I'm facing a problem and I feel like there's a solution in Graph theory or Graph databases. My knowledge in these fields is very limited. I'm hoping someone can recognise my problem and perhaps point me to the name of a technique used to solve it.
Simplified Example:
I am dealing with time-series of states. A simple example, where there are only two states:
TS State
t0 T
t1 F
t2 F
t3 F
t4 T
t5 T
t6 T
t7 F
t... ...
I could convert this into some graph with two nodes (T and F) and where the "dwell time" in the state is an attribue (in brackets):
T(1) -> F(3) -> T(3) -> F(1)
An example of my problem is to write a "query" that extracts any sub-sequence matching this pattern F(>=2) -> T(<10)
.
In my example above, my query would extract the sub-sequence:
F(3) -> T(3)
But if it were present in the dataset, the query could also extract sequences like:
F(2) -> T(8)
F(20) -> T(3)
The example I've put up is simplified: there are more than two states, and more advanced queries would allow loops, where these loops could be constrained in either overall time spent in the loop, or number of loops that can be done:E.g.

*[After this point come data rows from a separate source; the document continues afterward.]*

<file path="config.mk">
export PLATFORM = sky130hd
export DESIGN_NAME = mem_interconnect
export DESIGN_NICKNAME = d
export VERILOG_FILES = /design/src/hdl/memsys_pkg.sv /design/src/hdl/boot_loader.sv /design/src/hdl/bus_arbiter.sv /design/src/hdl/addr_decoder.sv /design/src/hdl/load_align.sv /design/src/hdl/tohost_ctrl.sv /design/src/hdl/mem_interconnect.sv
export SDC_FILE = /design/constraint.sdc
export NUM_CORES = 1
export LEC_CHECK = 0
export BUFFER_PORTS_ARGS = -buffer_cell sky130_fd_sc_hd__buf_2
export CAP_MARGIN = 5
export CORE_ASPECT_RATIO = 1.5
export CORE_MARGIN = 4
export CORE_UTILIZATION = 31
export CTS_BUF_LIST = sky130_fd_sc_hd__clkbuf_8
export DETAILED_ROUTE_END_ITERATION = 10
export GPL_TIMING_DRIVEN = 1
export PLACE_DENSITY = 0.64
export SYNTH_ARGS = -nofsm -noshare
export SYNTH_HDL_FRONTEND = slang
export SYNTH_HIERARCHICAL = 1
export SYNTH_SLANG_ARGS = --single-unit
</file>
<file path="constraint.sdc">
create_clock -name CLK -period 3.35 [get_ports CLK]
set_input_delay 0.67 -clock CLK [delete_from_list [all_inputs] [get_ports CLK]]
set_output_delay 0.67 -clock CLK [all_outputs]
set_load 0.005 [all_outputs]
</file>
File: src/design/rvv_coproc_top.sv
`timescale 1ns/10ps
`include "rvv_settings.svh"

module rvv_coproc_top import rvv_isa_pkg::*; import rvv_bus_pkg::*; (
	input  logic                 clk,
	input  logic                 resetn,
	input  logic                 pcpi_valid_i,
	input  logic [`RVV_XLEN-1:0] pcpi_insn_i,
	input  logic [`RVV_XLEN-1:0] pcpi_rs1_i,
	input  logic [`RVV_XLEN-1:0] pcpi_rs2_i,
	output logic                 pcpi_ready_o,
	output logic                 pcpi_wr_o,
	output logic [`RVV_XLEN-1:0] pcpi_rd_o,
	output logic                 pcpi_wait_o,
	output logic                 pcpi_is_rvv_o,
	output wb_req_t              wb_o,
	input  wb_rsp_t              wb_i
);
	rvv_dec_t               dec;
	logic                   start_cfg, start_mem;
	unit_res_t              cfg_res, mem_res;
	logic [`RVV_XLEN-1:0]   vl;
	logic [`RVV_REG_AW-1:0] vreg_raddr, vreg_waddr;
	logic                   vreg_we;
	logic [`RVV_VLEN-1:0]   vreg_rdata, vreg_wdata;

	rvv_insn_decode u_dec (
		.insn_i   (pcpi_insn_i),
		.dec_o    (dec),
		.is_rvv_o (pcpi_is_rvv_o)
	);

	rvv_issue_retire u_ctrl (
		.clk          (clk),
		.resetn       (resetn),
		.valid_i      (pcpi_valid_i),
		.is_rvv_i     (pcpi_is_rvv_o),
		.op_i         (dec.op),
		.cfg_res_i    (cfg_res),
		.mem_res_i    (mem_res),
		.start_cfg_o  (start_cfg),
		.start_mem_o  (start_mem),
		.pcpi_ready_o (pcpi_ready_o),
		.pcpi_wr_o    (pcpi_wr_o),
		.pcpi_rd_o    (pcpi_rd_o),
		.pcpi_wait_o  (pcpi_wait_o)
	);

	rvv_cfg_unit u_cfg (
		.clk     (clk),
		.resetn  (resetn),
		.start_i (start_cfg),
		.dec_i   (dec),
		.rs1_i   (pcpi_rs1_i),
		.rs2_i   (pcpi_rs2_i),
		.res_o   (cfg_res),
		.vtype_o (), // vill already forces vl to 0
		.vl_o    (vl)
	);

	rvv_mem_unit u_mem (
		.clk          (clk),
		.resetn       (resetn),
		.start_i      (start_mem),
		.dec_i        (dec),
		.base_i       (pcpi_rs1_i),
		.vl_i         (vl),
		.wb_o         (wb_o),
		.wb_i         (wb_i),
		.vreg_raddr_o (vreg_raddr),
		.vreg_rdata_i (vreg_rdata),
		.vreg_we_o    (vreg_we),
		.vreg_waddr_o (vreg_waddr),
		.vreg_wdata_o (vreg_wdata),
		.res_o        (mem_res)
	);

	rvv_vreg_file u_vregs (
		.clk     (clk),
		.we_i    (vreg_we),
		.waddr_i (vreg_waddr),
		.wdata_i (vreg_wdata),
		.raddr_i (vreg_raddr),
		.rdata_o (vreg_rdata)
	);

endmodule
$ cat config.mk
export PLATFORM = sky130hd
export DESIGN_NAME = snd_din_mux
export DESIGN_NICKNAME = d
export VERILOG_FILES = /design/src/hw/snd_params.svh /design/src/hw/snd_pkg.sv /design/src/hw/snd_din_mux.sv
export SDC_FILE = /design/constraint.sdc
export NUM_CORES = 1
export LEC_CHECK = 0
export ABC_CLOCK_PERIOD_IN_PS = 1100
export BUFFER_PORTS_ARGS = -buffer_cell sky130_fd_sc_hd__buf_2
export CAP_MARGIN = 0
export CORE_ASPECT_RATIO = 1.1
export CORE_UTILIZATION = 45
export DETAILED_ROUTE_END_ITERATION = 6
export GPL_TIMING_DRIVEN = 0
export PLACE_DENSITY = 0.87
export RECOVER_POWER = 50
export SKIP_CTS_REPAIR_TIMING = 1
export SLEW_MARGIN = 10
export SYNTH_ARGS = -nofsm -noshare
export SYNTH_HDL_FRONTEND = slang
export SYNTH_SLANG_ARGS = --single-unit
$ cat constraint.sdc
create_clock -name clk -period 1.1 [get_ports clk]
set_input_delay 0.165 -clock clk [delete_from_list [all_inputs] [get_ports clk]]
set_output_delay 0.165 -clock clk [all_outputs]
set_load 0.02 [all_outputs]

`T(>2) -> [loops of F(1)->T(1)] -> T(<10)`
Where my loop could perhaps be constrained not to take more than 10 iterations, or not more than 10 time units. The icing on the cake would be to find sequences like this
T(n)->F(<n)
Which translates as: sequences that start with T (and stay in T for n time-units), followed by the F state where it stays in F for less than n (i.e., F is shorter than the preceding T)
What I tried:
I originally thought of converting this to a string, and using a RegEx to extract matches. Regex could do all I need, but fall short of comprehending arithmetic like "greater than". I guess I could keep my raw time-series of states (TFFFTTTF
) and do a regex on this... but it seems pretty ugly.
The fields of natural Language Processing, Graph Theory, Graph databases come to mind, as ones that would have similar problems. I don't know how I would encode the "duration of state" attribute in my graph. I don't know if there's some sort of "industry-standard" query language for sub-sequence searches in graph databases.
Questions:
-Is there a framework to solve these sub-sequence extraction problems, if so, how is it called? Is there a "best practice"? How should I structure my data? Is there a query language to query sub-sequences in a database of sequences?